• _ABOUT THIS TASK_: Give back, word for word, the lines in the listing below from the one holding "[per-layer routing]" down to the one holding "35.8 | 19900 |", both ends included.

• _SUPPLIED MATERIAL_:
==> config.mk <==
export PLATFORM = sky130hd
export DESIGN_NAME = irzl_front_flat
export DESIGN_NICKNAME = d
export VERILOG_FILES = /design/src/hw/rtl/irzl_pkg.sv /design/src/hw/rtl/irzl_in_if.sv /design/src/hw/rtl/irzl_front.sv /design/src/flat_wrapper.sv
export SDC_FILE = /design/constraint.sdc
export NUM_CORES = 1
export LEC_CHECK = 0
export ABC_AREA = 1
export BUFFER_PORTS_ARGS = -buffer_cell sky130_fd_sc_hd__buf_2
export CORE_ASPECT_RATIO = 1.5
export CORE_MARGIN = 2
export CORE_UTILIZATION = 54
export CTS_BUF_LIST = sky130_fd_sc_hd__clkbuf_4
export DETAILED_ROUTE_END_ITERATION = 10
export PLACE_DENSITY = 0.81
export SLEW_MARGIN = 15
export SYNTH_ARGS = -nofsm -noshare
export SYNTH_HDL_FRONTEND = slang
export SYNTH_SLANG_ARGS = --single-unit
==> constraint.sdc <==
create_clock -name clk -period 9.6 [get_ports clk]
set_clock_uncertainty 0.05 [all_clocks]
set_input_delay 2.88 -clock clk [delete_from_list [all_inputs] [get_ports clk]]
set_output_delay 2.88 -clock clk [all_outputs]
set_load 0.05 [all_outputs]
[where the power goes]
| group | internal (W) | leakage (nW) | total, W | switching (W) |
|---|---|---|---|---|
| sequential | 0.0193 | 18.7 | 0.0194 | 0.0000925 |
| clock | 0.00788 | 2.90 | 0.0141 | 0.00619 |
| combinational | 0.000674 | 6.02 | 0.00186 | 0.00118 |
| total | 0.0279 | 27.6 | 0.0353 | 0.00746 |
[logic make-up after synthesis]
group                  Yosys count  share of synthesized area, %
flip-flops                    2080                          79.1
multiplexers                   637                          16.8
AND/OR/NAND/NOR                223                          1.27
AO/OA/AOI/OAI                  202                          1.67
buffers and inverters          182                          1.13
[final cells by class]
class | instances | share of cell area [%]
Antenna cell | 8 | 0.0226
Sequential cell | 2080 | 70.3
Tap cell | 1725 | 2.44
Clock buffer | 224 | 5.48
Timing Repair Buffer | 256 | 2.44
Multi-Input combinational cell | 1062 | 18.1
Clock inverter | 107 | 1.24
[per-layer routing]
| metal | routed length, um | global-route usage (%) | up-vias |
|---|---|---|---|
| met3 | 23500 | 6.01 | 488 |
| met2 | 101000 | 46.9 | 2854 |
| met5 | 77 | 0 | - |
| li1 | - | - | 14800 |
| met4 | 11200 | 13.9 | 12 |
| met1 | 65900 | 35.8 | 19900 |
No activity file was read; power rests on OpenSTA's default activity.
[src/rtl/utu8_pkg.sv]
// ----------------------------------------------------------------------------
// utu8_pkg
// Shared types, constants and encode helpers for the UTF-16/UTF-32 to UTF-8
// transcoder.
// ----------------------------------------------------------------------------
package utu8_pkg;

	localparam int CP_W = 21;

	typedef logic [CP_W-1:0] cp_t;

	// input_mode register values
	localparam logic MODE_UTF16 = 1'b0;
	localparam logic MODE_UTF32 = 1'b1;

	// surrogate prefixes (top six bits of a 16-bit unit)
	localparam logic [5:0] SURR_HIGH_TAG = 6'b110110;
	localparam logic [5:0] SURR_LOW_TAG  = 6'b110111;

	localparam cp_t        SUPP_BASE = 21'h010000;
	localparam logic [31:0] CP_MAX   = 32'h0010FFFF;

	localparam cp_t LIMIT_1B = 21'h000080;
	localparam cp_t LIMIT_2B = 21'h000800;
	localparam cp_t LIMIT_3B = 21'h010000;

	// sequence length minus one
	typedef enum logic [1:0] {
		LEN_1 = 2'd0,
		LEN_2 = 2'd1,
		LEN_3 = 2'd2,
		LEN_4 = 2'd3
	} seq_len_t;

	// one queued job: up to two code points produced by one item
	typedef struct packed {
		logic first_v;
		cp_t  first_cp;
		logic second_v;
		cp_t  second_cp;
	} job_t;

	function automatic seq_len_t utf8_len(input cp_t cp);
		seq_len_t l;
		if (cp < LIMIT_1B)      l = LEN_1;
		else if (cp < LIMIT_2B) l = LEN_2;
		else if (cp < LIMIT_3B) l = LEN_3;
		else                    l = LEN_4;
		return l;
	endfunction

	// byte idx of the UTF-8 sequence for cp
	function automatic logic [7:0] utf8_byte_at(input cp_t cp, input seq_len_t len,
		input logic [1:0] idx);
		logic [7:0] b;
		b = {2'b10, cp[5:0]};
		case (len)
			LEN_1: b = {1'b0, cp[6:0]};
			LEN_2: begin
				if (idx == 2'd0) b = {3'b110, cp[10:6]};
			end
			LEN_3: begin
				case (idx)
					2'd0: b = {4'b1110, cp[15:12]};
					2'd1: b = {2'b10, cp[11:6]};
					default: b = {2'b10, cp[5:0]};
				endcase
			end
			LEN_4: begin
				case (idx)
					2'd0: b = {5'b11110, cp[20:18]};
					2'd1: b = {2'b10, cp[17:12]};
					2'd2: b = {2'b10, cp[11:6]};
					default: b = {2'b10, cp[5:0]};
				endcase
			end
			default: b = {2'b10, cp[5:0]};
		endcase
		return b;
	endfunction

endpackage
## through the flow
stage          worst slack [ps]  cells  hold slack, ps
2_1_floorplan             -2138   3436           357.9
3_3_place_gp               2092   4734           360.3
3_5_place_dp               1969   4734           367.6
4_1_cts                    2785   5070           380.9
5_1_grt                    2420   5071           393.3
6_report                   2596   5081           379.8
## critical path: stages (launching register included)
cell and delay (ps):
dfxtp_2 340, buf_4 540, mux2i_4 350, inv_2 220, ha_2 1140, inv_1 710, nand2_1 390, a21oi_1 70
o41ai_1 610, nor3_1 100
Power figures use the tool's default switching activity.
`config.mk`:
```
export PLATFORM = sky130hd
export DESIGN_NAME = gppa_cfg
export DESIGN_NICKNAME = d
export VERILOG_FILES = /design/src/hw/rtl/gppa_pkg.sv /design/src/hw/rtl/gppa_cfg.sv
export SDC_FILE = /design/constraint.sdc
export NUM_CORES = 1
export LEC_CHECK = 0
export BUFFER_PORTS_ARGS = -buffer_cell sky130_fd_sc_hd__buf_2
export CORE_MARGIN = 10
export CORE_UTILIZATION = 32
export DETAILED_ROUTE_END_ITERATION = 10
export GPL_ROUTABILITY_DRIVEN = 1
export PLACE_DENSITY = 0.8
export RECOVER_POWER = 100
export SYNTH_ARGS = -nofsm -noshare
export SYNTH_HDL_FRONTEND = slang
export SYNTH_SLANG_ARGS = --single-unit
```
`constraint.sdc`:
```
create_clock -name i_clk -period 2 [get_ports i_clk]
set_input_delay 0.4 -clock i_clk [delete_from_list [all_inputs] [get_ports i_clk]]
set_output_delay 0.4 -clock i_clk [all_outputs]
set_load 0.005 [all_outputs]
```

• _RESPONSE BELOW_:
[per-layer routing]
| metal | routed length, um | global-route usage (%) | up-vias |
|---|---|---|---|
| met3 | 23500 | 6.01 | 488 |
| met2 | 101000 | 46.9 | 2854 |
| met5 | 77 | 0 | - |
| li1 | - | - | 14800 |
| met4 | 11200 | 13.9 | 12 |
| met1 | 65900 | 35.8 | 19900 |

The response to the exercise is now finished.